[To do]
Extract, from the records beneath this instruction, each line that contains the word "NSEG".

[Records shown]
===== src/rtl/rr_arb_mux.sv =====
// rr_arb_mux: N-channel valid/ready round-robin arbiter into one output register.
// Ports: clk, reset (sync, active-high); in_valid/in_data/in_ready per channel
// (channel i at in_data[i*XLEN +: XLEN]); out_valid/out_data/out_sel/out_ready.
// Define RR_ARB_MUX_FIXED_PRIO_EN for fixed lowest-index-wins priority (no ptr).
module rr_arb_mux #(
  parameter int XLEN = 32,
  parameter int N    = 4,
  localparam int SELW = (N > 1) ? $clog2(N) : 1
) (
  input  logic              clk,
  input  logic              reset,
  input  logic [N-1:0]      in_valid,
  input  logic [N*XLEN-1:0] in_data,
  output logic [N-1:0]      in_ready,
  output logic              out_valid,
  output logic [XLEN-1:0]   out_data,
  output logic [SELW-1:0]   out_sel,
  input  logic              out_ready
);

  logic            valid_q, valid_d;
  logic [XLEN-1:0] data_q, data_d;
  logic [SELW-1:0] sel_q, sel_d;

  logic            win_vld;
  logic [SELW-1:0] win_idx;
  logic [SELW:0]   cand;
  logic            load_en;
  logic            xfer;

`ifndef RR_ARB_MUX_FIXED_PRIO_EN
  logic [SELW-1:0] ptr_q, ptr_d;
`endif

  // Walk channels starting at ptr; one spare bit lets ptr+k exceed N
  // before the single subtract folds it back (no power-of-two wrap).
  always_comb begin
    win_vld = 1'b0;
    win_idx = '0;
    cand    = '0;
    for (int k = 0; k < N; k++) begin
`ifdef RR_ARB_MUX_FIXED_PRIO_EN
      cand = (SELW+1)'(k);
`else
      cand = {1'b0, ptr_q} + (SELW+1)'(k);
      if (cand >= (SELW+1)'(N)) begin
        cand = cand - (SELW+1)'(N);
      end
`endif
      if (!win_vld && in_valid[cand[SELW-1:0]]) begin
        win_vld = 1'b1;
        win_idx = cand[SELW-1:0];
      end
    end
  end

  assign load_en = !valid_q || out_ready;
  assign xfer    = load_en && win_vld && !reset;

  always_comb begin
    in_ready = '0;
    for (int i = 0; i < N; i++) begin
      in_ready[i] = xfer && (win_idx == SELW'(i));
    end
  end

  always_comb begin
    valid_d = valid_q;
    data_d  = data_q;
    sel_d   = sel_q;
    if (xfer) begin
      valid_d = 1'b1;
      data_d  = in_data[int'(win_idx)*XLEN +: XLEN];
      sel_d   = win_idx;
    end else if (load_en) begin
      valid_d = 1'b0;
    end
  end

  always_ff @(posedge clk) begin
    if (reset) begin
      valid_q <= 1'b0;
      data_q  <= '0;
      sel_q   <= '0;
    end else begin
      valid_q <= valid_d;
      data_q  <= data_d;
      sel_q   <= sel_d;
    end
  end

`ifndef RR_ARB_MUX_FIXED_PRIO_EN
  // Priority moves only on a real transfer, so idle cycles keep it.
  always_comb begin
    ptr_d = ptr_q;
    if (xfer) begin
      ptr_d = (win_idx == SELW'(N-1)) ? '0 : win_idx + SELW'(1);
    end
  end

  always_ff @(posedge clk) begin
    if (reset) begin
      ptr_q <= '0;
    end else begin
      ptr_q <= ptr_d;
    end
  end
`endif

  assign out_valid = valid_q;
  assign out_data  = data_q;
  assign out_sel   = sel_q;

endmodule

---

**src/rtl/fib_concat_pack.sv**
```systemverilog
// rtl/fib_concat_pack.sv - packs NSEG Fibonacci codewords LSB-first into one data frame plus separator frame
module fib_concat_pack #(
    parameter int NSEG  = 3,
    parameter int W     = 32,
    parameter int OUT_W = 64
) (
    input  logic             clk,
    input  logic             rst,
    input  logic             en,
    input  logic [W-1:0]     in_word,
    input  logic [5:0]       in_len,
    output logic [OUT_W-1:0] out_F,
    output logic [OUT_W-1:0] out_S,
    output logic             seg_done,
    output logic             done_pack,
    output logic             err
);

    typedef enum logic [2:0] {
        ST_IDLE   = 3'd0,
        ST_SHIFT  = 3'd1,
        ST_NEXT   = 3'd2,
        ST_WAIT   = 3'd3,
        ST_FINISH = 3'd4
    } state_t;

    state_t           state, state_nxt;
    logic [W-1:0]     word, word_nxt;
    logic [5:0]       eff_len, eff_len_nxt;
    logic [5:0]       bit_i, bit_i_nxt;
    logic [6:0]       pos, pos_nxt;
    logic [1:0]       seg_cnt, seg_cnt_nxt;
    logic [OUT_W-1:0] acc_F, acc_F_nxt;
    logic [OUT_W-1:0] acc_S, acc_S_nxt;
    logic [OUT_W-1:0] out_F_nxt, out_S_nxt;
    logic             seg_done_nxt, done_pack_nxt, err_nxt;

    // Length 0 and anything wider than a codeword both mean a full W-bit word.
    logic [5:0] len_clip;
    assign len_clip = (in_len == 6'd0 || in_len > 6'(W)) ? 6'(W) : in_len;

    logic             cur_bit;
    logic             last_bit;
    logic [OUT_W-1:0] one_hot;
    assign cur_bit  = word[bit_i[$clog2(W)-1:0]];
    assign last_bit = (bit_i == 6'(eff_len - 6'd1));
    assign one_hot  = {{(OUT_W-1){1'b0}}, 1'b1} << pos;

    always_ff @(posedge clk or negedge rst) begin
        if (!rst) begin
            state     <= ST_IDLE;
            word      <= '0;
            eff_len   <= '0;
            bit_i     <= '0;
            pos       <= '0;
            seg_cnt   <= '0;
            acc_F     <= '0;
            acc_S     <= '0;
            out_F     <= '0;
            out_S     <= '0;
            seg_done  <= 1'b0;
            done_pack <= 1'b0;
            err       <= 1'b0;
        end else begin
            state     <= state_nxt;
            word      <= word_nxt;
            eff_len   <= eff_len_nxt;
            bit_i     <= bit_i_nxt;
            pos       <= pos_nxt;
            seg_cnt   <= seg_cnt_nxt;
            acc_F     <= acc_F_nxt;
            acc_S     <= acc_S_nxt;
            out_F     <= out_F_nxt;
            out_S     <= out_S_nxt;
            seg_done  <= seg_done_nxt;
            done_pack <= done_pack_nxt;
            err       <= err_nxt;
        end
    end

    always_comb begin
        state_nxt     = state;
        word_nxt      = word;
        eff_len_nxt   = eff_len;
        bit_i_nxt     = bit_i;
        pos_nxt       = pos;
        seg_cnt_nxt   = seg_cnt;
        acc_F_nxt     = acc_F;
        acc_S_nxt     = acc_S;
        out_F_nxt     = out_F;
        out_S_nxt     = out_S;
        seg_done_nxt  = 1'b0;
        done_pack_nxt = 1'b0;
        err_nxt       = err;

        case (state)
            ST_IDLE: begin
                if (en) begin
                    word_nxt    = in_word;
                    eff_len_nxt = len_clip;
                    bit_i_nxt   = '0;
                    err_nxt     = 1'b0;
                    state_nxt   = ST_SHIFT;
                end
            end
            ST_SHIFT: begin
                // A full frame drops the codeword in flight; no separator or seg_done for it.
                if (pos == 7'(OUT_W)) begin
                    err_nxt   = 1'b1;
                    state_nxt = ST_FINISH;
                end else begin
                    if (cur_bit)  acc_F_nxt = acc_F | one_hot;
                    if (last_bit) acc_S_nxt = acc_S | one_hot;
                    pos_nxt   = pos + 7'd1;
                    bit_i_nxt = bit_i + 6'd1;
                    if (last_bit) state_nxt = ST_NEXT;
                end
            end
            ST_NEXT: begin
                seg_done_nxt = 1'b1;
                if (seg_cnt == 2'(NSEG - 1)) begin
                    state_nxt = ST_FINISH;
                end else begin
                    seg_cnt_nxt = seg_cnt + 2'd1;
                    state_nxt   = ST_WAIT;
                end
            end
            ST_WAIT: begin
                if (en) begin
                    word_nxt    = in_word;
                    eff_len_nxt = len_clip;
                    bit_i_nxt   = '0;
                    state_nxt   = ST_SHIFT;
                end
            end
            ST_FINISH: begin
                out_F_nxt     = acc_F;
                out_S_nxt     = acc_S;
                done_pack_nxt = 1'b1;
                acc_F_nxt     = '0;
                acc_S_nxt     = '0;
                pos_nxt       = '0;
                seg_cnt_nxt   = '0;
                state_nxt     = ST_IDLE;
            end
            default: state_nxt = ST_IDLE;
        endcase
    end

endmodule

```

[Exercise output]
// rtl/fib_concat_pack.sv - packs NSEG Fibonacci codewords LSB-first into one data frame plus separator frame
    parameter int NSEG  = 3,
                if (seg_cnt == 2'(NSEG - 1)) begin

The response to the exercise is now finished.